Alberto Guerra Gutiérrez

Hablar de un poeta, no es muy común en nuestro medio y por lo mismo, tampoco es muy fácil. Es que al margen de detalles genealógicos, temporales o académicos, la personalidad del poeta, linda con lo sutil, lo ingrávido y hasta esotérico, puesto que el poeta, es producto de una vida de ensueño y de íntimas preocupaciones que explican su profundo arraigo en los fenómenos humanos y sociales, colmando sus alcances entre su afán de encontrar respuesta a sus anhelos e inquietudes y asumir el eco de felicidad o tristeza de sus semejantes, de las cosas y hasta de los animales, manejando su propia varita mágica, hecha de sensibilidad y belleza.

Eduardo Kunstek Montaño que, ísicamente se nos presenta alto, espigado, barbado y gentil -como ya lo dijéramos antes- es la sombra generosa reflejada en su poesía, “existe más en sí mismo y en los objetos y situaciones que le inspiran afición”; ama la música, la pintura, la naturaleza viva y, ante todo, ama la poesía acudiendo al fuego como recurso inequívoco de la vida, vindicando a la cigarra o asignándole un espacio de vida al cántaro y a la luna; no encerrando fríamente al satélite en la fresca entraña de arcilla, ni insinuándole esencia luminosa al objeto sino, haciendo de la luna el gran cántaro de luz iluminando su destino de sensibilidad y poesía.
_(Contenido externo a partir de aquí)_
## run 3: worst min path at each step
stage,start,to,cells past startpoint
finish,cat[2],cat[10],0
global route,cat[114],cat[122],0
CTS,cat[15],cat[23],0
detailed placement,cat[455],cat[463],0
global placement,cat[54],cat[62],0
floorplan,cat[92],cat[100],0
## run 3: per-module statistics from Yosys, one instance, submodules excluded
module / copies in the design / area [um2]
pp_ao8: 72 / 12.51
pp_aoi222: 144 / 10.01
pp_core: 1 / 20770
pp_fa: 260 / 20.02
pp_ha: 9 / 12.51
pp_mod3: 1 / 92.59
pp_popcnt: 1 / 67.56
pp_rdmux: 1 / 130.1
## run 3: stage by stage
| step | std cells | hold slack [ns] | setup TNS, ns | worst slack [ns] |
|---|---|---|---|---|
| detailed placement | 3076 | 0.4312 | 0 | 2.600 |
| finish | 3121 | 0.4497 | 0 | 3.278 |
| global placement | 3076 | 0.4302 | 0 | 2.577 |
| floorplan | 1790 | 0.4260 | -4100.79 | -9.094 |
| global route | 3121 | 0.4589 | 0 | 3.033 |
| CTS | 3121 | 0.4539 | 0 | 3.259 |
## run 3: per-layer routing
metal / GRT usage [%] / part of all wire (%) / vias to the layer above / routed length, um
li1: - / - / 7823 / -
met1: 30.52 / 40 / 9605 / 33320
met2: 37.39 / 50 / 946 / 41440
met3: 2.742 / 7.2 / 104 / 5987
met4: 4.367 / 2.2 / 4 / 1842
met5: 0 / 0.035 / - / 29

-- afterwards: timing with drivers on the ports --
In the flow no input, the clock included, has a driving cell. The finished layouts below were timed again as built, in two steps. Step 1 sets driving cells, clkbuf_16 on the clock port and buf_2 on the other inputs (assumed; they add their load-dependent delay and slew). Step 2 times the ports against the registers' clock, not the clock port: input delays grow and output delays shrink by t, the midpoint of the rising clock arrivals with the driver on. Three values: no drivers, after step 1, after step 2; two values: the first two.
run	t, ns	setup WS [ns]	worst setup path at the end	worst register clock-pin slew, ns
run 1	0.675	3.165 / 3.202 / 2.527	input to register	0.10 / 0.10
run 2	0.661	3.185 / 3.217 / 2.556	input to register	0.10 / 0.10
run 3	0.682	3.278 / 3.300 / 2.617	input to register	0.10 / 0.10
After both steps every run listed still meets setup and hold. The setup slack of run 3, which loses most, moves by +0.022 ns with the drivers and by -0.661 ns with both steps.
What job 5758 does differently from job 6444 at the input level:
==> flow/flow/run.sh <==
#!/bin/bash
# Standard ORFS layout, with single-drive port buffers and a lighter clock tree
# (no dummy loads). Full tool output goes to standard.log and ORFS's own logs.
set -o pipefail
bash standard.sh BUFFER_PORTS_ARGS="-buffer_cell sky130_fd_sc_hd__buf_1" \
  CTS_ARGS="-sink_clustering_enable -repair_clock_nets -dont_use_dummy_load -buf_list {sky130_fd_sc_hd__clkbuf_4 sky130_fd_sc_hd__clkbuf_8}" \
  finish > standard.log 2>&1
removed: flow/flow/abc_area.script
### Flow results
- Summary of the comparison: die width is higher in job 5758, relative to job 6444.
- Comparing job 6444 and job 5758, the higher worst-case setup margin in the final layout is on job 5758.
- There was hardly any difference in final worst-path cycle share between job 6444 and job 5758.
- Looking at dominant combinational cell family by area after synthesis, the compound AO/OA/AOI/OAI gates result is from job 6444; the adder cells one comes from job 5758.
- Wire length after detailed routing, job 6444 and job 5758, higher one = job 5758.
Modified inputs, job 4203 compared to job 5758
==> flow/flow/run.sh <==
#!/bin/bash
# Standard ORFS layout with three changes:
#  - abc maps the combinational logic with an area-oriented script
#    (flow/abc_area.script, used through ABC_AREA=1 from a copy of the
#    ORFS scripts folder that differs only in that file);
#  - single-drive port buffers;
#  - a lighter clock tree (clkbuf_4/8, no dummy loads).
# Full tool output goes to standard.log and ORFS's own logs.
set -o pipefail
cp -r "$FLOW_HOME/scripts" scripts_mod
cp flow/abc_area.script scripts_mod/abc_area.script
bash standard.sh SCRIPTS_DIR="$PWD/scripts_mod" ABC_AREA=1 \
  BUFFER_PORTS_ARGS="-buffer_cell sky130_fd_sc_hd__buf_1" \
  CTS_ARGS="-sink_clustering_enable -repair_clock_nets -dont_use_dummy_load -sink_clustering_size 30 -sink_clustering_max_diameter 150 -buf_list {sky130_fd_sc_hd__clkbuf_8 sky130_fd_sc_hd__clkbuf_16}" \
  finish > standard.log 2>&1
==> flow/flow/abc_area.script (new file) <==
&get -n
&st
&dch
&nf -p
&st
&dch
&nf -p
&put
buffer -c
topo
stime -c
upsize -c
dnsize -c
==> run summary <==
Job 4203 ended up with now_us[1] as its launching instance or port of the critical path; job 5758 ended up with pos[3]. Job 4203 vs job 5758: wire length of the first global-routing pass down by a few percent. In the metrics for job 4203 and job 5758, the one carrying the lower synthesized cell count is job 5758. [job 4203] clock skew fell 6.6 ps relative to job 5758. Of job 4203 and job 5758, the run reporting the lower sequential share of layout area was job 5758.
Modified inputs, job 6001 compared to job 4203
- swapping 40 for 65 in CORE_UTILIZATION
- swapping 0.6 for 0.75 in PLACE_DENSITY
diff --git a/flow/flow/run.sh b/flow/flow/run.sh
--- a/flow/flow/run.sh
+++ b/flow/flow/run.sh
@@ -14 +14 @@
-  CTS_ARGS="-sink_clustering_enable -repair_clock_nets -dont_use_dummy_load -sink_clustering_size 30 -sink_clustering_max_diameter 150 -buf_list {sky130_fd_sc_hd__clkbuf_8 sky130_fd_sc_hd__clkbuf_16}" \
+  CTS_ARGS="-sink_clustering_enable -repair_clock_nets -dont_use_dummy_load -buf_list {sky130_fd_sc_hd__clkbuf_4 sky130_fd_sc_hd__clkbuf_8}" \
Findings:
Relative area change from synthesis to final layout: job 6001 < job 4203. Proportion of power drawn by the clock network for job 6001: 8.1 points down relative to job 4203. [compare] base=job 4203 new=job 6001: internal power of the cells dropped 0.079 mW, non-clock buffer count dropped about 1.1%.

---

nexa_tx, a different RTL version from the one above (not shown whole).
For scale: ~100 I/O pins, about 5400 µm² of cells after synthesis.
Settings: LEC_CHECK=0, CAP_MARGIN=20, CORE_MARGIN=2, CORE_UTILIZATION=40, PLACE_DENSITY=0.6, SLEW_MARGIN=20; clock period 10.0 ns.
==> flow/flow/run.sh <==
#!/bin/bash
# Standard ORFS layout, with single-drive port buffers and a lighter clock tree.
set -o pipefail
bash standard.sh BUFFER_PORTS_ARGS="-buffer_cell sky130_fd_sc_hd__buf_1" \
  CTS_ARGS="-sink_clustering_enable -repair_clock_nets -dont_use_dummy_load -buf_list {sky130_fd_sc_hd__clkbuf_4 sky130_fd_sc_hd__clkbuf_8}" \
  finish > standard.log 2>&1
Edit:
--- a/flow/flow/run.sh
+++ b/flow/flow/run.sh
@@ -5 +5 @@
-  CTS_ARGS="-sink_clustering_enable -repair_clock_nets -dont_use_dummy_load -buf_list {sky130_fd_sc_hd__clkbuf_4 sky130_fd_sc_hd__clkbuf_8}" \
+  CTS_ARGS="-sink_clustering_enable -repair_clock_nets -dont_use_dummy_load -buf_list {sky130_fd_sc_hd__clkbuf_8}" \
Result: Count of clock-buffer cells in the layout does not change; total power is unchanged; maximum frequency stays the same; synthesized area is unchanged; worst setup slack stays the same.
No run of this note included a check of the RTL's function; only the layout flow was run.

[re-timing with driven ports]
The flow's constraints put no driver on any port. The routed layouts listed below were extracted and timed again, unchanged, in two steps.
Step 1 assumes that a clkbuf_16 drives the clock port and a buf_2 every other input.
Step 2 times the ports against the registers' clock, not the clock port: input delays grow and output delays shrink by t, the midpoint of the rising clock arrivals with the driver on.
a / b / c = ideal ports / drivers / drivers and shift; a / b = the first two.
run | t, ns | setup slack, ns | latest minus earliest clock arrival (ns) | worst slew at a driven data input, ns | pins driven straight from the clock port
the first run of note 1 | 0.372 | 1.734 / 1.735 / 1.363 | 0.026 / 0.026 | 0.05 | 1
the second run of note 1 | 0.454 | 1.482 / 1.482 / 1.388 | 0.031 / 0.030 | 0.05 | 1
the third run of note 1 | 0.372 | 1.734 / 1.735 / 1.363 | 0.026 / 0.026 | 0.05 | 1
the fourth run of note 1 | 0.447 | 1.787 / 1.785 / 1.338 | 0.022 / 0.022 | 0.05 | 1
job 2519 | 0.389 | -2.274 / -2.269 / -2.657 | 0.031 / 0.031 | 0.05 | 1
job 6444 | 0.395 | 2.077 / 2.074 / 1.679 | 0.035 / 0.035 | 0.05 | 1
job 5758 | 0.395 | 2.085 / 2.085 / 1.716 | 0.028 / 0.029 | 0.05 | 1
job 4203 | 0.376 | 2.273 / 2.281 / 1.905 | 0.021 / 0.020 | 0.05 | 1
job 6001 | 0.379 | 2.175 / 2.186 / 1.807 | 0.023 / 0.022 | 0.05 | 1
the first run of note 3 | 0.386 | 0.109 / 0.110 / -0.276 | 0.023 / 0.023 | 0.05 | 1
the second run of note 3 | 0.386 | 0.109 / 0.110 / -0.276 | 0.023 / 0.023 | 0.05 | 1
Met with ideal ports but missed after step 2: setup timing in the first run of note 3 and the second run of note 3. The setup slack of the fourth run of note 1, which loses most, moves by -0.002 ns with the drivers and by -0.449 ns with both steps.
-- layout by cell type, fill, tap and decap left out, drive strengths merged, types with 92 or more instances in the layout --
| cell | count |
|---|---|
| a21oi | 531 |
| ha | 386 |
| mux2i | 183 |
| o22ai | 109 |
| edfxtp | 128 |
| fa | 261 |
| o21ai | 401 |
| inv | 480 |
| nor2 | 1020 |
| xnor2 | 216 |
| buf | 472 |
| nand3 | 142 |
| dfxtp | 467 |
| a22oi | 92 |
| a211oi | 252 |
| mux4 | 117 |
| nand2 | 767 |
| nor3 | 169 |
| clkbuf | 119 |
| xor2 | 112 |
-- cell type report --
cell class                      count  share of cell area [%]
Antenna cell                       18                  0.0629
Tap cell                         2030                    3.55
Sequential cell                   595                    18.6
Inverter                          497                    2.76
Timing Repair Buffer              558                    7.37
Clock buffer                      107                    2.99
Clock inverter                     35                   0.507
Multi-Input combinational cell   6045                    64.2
What follows belongs to an exercise in optimizing a design on an open flow for small area; a production flow would make more cautious choices.
The RTL was checked by simulation tests, not by an equivalence proof against the original design.
In every run shown here, the design's own scripts or RTL, not TritonCTS, make the clock network.
The clock input has no modelled driver; a real chip could not lean on it and would need a root buffer or a full tree.
Power is estimated from default activity; no workload was simulated.

[flow/my_cts.tcl]
# Sourced as PRE_CTS_TCL by ORFS's cts.tcl.
#
# 1. Combinational cells are set to their smallest drive strength (the
#    timing repair that cts.tcl and the later steps run sizes up again
#    where a path needs it).
#

set n 0
foreach inst [get_cells *] {
  set m [get_property $inst ref_name]
  if {[regexp {df|tap|buf|conb|fill|decap|diode|clkinv|dly} $m]} { continue }
  if {![regexp {^(sky130_fd_sc_hd__\w+)_([0-9]+)$} $m -> base d]} { continue }
  if {$d <= 1} { continue }
  set a [get_property [get_lib_cells */$m] area]
  foreach s {0 1} {
    set c [get_lib_cells -quiet */${base}_$s]
    if {$c ne "" && [get_property $c area] < $a} {
      replace_cell $inst $c
      incr n
      break
    }
  }
}
puts "downsize: $n cells"

set nleaf   [expr {[info exists ::env(CTS_NLEAF)] ? $::env(CTS_NLEAF) : 4}]
set leafbuf [expr {[info exists ::env(CTS_LEAFBUF)] ? $::env(CTS_LEAFBUF) : "sky130_fd_sc_hd__clkbuf_8"}]
set rootbuf [expr {[info exists ::env(CTS_ROOTBUF)] ? $::env(CTS_ROOTBUF) : ""}]

set db    [ord::get_db]
set block [ord::get_db_block]
set clk   [$block findNet clk]
$clk setSigType CLOCK

# sinks and their positions
set sinks {}
foreach it [$clk getITerms] {
  set inst [$it getInst]
  set box  [$inst getBBox]
  set x [expr {([$box xMin] + [$box xMax]) / 2.0}]
  set y [expr {([$box yMin] + [$box yMax]) / 2.0}]
  lappend sinks [list $it $x $y]
}
set n [llength $sinks]
puts "my_cts: $n clock sinks, $nleaf leaf buffers ($leafbuf)"

# clusters by recursive bisection: each set is cut across its longer side,
# in proportion to the number of leaves each part gets
proc bisect {items k} {
  if {$k <= 1} { return [list $items] }
  set xs {}; set ys {}
  foreach s $items { lappend xs [lindex $s 1]; lappend ys [lindex $s 2] }
  set xs [lsort -real $xs]; set ys [lsort -real $ys]
  set w [expr {[lindex $xs end] - [lindex $xs 0]}]
  set h [expr {[lindex $ys end] - [lindex $ys 0]}]
  set idx [expr {$w >= $h ? 1 : 2}]
  set sorted [lsort -real -index $idx $items]
  set k1 [expr {$k / 2}]
  set k2 [expr {$k - $k1}]
  set n [llength $sorted]
  set cut [expr {int(round(double($n) * $k1 / $k))}]
  return [concat [bisect [lrange $sorted 0 [expr {$cut - 1}]] $k1] \
                 [bisect [lrange $sorted $cut end] $k2]]
}
set idxd {}
set i 0
foreach s $sinks { lappend idxd [list $i [lindex $s 1] [lindex $s 2]]; incr i }
set groups [bisect $idxd $nleaf]
set assign [lrepeat $n 0]
set cx {}; set cy {}; set cnt {}
set k 0
foreach g $groups {
  set sx 0.0; set sy 0.0
  foreach s $g { lset assign [lindex $s 0] $k; set sx [expr {$sx + [lindex $s 1]}]; set sy [expr {$sy + [lindex $s 2]}] }
  lappend cx [expr {$sx / [llength $g]}]; lappend cy [expr {$sy / [llength $g]}]; lappend cnt [llength $g]
  incr k
}
puts "my_cts: cluster sizes $cnt"

# the tree
set lmaster [$db findMaster $leafbuf]
set src $clk
if {$rootbuf ne ""} {
  set rmaster [$db findMaster $rootbuf]
  set rinst [odb::dbInst_create $block $rmaster "clkbuf_root"]
  set rnet  [odb::dbNet_create $block "clknet_root"]
  $rnet setSigType CLOCK
  [$rinst findITerm A] connect $clk
  [$rinst findITerm X] connect $rnet
  set rx 0.0; set ry 0.0
  for {set k 0} {$k < $nleaf} {incr k} { set rx [expr {$rx + [lindex $cx $k]}]; set ry [expr {$ry + [lindex $cy $k]}] }
  $rinst setLocation [expr {int($rx / $nleaf)}] [expr {int($ry / $nleaf)}]
  $rinst setPlacementStatus PLACED
  set src $rnet
}
set nets {}
for {set k 0} {$k < $nleaf} {incr k} {
  set inst [odb::dbInst_create $block $lmaster "clkbuf_leaf_$k"]
  set net  [odb::dbNet_create $block "clknet_leaf_$k"]
  $net setSigType CLOCK
  lappend nets $net
  $inst setLocation [expr {int([lindex $cx $k])}] [expr {int([lindex $cy $k])}]
  $inst setPlacementStatus PLACED
}
set i 0
foreach s $sinks {
  set it [lindex $s 0]
  set net [lindex $nets [lindex $assign $i]]
  $it disconnect
  $it connect $net
  incr i
}
for {set k 0} {$k < $nleaf} {incr k} {
  set inst [$block findInst "clkbuf_leaf_$k"]
  [$inst findITerm A] connect $src
  [$inst findITerm X] connect [lindex $nets $k]
}

# skip TritonCTS; the rest of cts.tcl runs on this tree
proc clock_tree_synthesis {args} {
  puts "my_cts: TritonCTS skipped"
  set_propagated_clock [all_clocks]
}
[flow/post_cts.tcl]
# Sourced as POST_CTS_TCL by ORFS's cts.tcl, after its legalisation and
# timing repair: a leaf clock buffer whose flip-flop clock pins would see
# too slow a slew is swapped for the next stronger clock buffer.
set limit [expr {[info exists ::env(CTS_SLEW_TARGET)] ? $::env(CTS_SLEW_TARGET) : 0.105}]
estimate_parasitics -placement
set changed 0
foreach c [get_cells clkbuf_leaf_*] {
  set x [get_pins -of_objects $c -filter "direction==output"]
  set mx 0
  foreach p [get_pins -of_objects [get_nets -of_objects $x] -filter "direction==input"] {
    set s [get_property $p slew_max]
    if {$s > $mx} { set mx $s }
  }
  if {$mx > $limit} {
    set m [get_property $c ref_name]
    set up [string map {clkbuf_8 clkbuf_16 clkbuf_4 clkbuf_8 clkbuf_2 clkbuf_4} $m]
    if {$up ne $m} {
      puts "post_cts: [get_name $c] slew [format %.3f $mx] > $limit: $m -> $up"
      replace_cell $c [get_lib_cells */$up]
      incr changed
    }
  }
}
if {$changed} {
  detailed_placement
  check_placement -verbose
  estimate_parasitics -placement
}
set mx 0
foreach p [get_pins -hierarchical */CLK] { set s [get_property $p slew_max]; if {$s > $mx} { set mx $s } }
puts "post_cts: max flip-flop clock slew [format %.3f $mx]"
[flow/run.sh]
#!/bin/bash
# Own layout flow: the standard ORFS flow (standard.sh, with its
# standard synthesis), with these changes:
#  - ports get the smallest buffer (buf_1) instead of ORFS's pick;
#  - before clock tree synthesis, combinational cells are set to their
#    smallest size (the later timing repair sizes up where needed);
#  - the clock tree is built by flow/my_cts.tcl (one root buffer and
#    CTS_NLEAF leaf buffers over location clusters of the flip-flops) in
#    place of TritonCTS, and flow/post_cts.tcl strengthens any leaf buffer
#    whose flip-flops would see a clock slew above CTS_SLEW_TARGET (ns).
# The output of the whole flow goes to standard.log here; each ORFS step
# also keeps its own log under orfs/logs/.
set -euo pipefail
export BUFFER_PORTS_ARGS="-buffer_cell sky130_fd_sc_hd__buf_1"
export PRE_CTS_TCL="$PWD/flow/my_cts.tcl"
export POST_CTS_TCL="$PWD/flow/post_cts.tcl"
export CTS_NLEAF=8
export CTS_LEAFBUF=sky130_fd_sc_hd__clkbuf_8
export CTS_ROOTBUF=sky130_fd_sc_hd__clkbuf_16
export CTS_SLEW_TARGET=0.118
bash standard.sh > standard.log 2>&1
[constraint.sdc]
create_clock -name core_clock -period 10.0 [get_ports {clk}]
set_input_delay 2.0000 -clock core_clock [delete_from_list [all_inputs] [get_ports {clk}]]
set_output_delay 2.0000 -clock core_clock [all_outputs]
set_load 0.01 [all_outputs]
[config.mk]
export PLATFORM = sky130hd
export DESIGN_NAME = dhtdec
export DESIGN_NICKNAME = dhtdec
export VERILOG_FILES = /design/flow/design.v
export SDC_FILE = /design/flow/constraint.sdc
export NUM_CORES = 4
export LEC_CHECK = 0
export CAP_MARGIN = 20
export CORE_MARGIN = 2
export CORE_UTILIZATION = 55
export PLACE_DENSITY = 0.75
export SLEW_MARGIN = 20
export SYNTH_HIERARCHICAL = 1
[standard.sh]
#!/bin/bash
# synth_recipe.tcl (not shown) runs the flow's synth.tcl, then flattens the netlist and writes it again
# the make line also repeats each setting of config.mk as NAME=value (left out here)
make -C /OpenROAD-flow-scripts/flow DESIGN_CONFIG=/design/flow/config.mk WORK_HOME=/design/flow/orfs CLKGATE_MAP_FILE= SYNTH_SCRIPT=/design/flow/synth_recipe.tcl "${@:-finish}"
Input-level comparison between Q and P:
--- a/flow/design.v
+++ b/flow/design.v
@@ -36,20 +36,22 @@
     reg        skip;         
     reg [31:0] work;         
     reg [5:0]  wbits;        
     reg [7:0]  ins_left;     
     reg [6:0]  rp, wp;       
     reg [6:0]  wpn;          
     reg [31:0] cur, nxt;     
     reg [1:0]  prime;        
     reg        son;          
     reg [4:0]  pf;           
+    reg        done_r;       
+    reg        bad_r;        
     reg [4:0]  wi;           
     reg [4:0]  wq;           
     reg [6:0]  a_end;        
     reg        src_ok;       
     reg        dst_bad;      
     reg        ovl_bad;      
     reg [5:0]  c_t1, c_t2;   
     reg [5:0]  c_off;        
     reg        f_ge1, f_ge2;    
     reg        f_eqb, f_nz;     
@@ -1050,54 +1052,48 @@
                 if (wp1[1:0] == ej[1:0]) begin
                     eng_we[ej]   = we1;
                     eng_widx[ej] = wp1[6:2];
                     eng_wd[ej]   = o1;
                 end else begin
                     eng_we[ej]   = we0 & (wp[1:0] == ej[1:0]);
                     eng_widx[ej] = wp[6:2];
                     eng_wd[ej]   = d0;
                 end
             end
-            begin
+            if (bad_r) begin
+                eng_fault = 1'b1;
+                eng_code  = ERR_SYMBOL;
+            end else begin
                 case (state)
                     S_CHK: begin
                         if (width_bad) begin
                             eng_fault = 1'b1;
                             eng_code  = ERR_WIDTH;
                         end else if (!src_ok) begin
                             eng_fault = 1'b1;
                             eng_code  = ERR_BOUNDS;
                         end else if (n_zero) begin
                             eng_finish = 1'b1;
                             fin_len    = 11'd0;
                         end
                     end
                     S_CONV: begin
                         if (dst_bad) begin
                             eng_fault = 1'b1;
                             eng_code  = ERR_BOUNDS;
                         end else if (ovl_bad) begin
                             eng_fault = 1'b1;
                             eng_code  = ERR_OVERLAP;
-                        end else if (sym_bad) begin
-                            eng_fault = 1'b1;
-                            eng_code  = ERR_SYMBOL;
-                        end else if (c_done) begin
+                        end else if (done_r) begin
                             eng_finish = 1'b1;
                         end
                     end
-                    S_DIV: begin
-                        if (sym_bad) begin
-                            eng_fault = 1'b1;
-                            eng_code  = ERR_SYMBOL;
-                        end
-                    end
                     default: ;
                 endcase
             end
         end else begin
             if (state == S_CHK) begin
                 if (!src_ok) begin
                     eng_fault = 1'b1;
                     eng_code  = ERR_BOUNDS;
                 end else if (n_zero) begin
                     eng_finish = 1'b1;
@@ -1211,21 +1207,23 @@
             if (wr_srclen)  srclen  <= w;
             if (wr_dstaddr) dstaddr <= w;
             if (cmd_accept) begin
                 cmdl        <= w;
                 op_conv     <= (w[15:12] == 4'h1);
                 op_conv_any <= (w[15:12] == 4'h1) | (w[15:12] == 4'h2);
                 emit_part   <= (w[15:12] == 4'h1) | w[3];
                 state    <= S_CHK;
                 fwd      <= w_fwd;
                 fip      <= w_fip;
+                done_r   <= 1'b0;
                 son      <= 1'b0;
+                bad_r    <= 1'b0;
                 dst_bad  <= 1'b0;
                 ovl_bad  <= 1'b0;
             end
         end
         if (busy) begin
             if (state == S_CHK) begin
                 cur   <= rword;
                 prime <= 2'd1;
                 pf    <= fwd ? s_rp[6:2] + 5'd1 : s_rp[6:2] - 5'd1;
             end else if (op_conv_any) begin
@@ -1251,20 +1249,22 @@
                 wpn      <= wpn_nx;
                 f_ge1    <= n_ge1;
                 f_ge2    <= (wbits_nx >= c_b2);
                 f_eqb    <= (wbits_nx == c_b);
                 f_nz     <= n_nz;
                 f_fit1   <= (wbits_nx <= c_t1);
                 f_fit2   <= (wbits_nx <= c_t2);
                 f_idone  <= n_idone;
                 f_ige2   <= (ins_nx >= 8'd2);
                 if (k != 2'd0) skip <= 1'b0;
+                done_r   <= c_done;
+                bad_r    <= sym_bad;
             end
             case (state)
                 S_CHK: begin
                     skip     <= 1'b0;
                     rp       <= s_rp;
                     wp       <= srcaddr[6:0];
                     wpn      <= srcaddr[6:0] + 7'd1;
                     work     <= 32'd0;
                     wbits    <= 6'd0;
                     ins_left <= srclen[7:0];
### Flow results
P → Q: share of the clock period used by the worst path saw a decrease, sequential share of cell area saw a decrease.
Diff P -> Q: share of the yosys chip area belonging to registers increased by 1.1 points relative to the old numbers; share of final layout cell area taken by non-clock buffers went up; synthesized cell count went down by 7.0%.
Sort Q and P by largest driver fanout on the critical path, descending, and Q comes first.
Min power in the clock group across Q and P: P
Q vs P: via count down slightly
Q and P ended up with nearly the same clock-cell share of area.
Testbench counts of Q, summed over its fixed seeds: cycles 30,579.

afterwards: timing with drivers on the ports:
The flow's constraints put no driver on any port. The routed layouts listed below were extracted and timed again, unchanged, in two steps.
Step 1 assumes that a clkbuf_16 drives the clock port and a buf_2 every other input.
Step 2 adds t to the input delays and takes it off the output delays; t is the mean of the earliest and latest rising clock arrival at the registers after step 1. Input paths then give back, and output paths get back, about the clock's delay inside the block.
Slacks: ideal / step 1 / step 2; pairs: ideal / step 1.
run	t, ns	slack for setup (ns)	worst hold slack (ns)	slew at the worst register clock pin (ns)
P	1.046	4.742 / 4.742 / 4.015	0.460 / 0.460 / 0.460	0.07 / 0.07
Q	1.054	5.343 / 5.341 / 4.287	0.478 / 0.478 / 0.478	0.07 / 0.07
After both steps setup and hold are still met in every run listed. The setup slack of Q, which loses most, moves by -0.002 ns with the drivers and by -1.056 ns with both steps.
Como en la de Lezama Lima, en la poesía de Eduardo, «la metáfora y la imagen tienen tanto de carnalidad, pulpa dentro del propio poema, como de eficacia filosófica, mundo exterior o razón en sí».

Eduardo Kunstek Montaño tiene su propio pedestal, firmemente asentado en los pilares de su estilo poético y su manera de sentir la vida, entre la libertad y el salmo.

Publicado el 25 de septiembre de 1994

Eduardo Kunstek Montaño, poeta hermano

 

Eduardo Kunstek, Edwin Guzmán, Jorge Zabala y Fernando Rosso.

Edwin Guzmán Ortiz

Toda amistad forja una imagen que el tiempo la torna imborrable. A innumerables recuerdos y momentos vívidos se superpone aquella, la que resume todas las demás y es como una carátula que abre el palimpsesto azaroso de la memoria.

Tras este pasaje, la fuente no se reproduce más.